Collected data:
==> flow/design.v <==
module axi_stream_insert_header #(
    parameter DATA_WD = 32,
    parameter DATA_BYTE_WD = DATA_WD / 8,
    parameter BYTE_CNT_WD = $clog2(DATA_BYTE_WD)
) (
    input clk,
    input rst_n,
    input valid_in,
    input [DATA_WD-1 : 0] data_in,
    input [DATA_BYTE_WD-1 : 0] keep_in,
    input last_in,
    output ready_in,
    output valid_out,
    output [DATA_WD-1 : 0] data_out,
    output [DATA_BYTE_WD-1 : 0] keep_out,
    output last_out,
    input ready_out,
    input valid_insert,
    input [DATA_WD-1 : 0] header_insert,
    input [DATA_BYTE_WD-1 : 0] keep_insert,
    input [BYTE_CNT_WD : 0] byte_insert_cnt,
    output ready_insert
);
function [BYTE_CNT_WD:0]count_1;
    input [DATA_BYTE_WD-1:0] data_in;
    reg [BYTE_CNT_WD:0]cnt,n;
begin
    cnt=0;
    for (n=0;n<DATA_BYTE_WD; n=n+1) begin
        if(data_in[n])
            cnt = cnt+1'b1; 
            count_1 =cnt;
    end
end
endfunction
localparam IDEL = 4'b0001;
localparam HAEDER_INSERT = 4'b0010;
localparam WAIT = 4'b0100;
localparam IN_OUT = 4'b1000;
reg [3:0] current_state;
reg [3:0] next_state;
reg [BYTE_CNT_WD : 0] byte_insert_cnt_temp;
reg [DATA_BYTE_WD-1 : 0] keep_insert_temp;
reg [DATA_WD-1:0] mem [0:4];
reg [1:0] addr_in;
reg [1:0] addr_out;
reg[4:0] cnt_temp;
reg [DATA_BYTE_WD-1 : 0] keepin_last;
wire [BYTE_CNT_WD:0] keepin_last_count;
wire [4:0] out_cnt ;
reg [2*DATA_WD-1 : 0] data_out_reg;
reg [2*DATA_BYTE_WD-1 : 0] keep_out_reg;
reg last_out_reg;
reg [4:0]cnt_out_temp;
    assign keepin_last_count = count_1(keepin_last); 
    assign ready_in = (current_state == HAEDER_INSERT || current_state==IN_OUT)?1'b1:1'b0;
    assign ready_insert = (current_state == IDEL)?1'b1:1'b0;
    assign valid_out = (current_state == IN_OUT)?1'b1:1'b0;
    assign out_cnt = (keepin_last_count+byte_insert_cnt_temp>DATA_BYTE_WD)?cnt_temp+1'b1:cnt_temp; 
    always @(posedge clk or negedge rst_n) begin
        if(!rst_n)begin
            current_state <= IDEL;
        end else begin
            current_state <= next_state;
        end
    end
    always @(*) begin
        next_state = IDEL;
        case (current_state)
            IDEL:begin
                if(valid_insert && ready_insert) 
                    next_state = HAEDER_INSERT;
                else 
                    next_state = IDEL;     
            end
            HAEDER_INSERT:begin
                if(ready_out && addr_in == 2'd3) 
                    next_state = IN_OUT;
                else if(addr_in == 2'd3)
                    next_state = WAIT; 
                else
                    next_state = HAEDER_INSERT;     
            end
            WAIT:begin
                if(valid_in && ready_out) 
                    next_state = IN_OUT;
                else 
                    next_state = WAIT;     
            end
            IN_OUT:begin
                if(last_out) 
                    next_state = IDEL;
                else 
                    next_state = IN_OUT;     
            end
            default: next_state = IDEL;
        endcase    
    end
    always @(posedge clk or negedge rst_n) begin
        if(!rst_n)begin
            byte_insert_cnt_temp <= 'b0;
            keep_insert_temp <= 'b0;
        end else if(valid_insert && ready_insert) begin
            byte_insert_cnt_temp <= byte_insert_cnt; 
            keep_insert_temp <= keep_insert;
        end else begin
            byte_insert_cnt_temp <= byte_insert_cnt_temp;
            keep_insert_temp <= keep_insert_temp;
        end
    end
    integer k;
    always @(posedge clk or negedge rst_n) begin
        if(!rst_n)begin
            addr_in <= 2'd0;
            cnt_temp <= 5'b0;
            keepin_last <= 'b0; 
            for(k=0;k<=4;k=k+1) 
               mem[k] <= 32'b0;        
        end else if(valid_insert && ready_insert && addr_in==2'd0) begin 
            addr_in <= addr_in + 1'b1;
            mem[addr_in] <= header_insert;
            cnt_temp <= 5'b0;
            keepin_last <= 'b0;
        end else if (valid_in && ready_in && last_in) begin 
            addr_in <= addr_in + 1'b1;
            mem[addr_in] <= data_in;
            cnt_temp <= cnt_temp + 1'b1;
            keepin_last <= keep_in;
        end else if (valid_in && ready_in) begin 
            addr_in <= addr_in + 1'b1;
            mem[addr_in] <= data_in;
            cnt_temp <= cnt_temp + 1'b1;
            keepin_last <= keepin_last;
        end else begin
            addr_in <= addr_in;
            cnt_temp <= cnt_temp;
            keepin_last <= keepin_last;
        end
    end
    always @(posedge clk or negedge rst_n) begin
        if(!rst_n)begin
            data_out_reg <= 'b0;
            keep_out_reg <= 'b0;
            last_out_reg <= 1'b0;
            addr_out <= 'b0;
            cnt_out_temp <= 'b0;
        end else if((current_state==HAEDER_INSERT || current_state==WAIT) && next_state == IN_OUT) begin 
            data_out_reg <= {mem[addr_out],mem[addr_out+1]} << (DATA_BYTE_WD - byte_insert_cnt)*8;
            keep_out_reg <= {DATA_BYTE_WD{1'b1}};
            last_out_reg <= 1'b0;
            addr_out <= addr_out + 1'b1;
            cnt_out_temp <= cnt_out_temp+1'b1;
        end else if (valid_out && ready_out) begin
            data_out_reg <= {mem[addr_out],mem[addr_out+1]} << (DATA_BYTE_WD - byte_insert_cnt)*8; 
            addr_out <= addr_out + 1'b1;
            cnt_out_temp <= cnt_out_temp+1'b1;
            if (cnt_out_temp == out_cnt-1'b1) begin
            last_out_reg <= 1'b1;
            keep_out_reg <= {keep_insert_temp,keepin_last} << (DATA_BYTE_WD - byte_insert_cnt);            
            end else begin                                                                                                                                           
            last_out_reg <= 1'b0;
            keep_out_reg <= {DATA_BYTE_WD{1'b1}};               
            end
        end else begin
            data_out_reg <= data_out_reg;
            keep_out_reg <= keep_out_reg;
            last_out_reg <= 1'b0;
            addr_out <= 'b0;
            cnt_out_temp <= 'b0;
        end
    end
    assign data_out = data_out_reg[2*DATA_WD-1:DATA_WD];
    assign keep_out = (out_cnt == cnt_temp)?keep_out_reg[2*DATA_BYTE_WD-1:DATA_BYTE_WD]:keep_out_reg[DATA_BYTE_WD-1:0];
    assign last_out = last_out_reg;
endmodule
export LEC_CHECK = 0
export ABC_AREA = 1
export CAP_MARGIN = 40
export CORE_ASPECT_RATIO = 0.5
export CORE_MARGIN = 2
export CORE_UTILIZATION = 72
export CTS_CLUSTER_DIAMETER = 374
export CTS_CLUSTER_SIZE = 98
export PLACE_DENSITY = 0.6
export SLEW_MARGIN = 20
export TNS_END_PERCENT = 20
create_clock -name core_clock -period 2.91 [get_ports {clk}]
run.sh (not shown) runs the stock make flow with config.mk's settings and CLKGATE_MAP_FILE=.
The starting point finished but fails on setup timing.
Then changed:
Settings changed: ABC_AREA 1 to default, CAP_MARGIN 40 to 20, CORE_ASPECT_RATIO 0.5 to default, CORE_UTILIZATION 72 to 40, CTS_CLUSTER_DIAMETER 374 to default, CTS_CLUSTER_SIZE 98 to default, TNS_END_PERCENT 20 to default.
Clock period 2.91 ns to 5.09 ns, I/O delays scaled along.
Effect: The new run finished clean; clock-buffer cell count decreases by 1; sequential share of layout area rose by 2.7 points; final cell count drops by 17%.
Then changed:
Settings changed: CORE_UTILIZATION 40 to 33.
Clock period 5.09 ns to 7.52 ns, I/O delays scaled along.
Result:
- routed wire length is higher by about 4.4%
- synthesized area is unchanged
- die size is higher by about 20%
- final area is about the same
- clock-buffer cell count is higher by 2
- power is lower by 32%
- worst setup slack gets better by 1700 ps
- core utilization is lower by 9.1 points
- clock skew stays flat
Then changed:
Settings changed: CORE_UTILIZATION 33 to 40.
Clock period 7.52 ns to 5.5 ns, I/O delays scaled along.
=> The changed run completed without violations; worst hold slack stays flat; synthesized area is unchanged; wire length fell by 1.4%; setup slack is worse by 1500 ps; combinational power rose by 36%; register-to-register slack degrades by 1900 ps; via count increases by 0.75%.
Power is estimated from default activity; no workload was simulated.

==

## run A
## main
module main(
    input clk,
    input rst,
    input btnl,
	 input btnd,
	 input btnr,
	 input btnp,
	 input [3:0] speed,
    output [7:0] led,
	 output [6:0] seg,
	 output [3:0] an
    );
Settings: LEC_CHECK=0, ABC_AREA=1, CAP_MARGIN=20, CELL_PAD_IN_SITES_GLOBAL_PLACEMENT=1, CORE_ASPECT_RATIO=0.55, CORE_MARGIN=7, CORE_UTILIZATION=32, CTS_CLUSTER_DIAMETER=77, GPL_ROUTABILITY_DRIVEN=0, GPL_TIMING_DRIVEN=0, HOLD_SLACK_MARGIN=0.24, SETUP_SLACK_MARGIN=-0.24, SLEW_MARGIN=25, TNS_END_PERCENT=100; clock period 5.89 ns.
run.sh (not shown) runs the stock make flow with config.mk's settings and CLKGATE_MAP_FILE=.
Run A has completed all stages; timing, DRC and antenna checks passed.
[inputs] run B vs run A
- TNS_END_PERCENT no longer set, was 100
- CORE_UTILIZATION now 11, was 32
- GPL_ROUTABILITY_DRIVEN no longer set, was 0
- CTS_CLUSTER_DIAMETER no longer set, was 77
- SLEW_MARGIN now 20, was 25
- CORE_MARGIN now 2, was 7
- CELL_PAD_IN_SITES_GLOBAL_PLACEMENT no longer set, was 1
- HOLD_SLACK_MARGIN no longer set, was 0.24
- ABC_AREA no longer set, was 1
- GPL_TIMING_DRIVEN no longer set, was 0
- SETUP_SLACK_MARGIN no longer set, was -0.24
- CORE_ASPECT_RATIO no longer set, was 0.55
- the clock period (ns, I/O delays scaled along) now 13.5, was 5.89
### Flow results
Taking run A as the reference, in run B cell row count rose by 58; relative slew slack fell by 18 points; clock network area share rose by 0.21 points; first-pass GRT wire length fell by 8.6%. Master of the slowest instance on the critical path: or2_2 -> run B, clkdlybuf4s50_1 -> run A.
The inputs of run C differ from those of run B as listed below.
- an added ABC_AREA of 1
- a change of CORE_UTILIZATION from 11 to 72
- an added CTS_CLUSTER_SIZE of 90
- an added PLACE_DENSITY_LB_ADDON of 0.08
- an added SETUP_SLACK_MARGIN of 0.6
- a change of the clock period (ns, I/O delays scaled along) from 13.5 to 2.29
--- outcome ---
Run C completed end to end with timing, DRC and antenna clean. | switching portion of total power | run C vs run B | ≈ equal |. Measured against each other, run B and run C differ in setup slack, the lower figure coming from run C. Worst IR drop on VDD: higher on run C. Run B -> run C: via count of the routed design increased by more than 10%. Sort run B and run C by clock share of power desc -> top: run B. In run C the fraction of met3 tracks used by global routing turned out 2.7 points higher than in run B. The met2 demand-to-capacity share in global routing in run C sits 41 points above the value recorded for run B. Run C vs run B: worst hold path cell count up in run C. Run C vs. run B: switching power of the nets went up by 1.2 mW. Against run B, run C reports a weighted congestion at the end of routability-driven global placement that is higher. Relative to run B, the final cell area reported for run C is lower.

▶ **What the exercise asks**
Supply only the count of lines above holding "inputs".

▶ **Task response**
2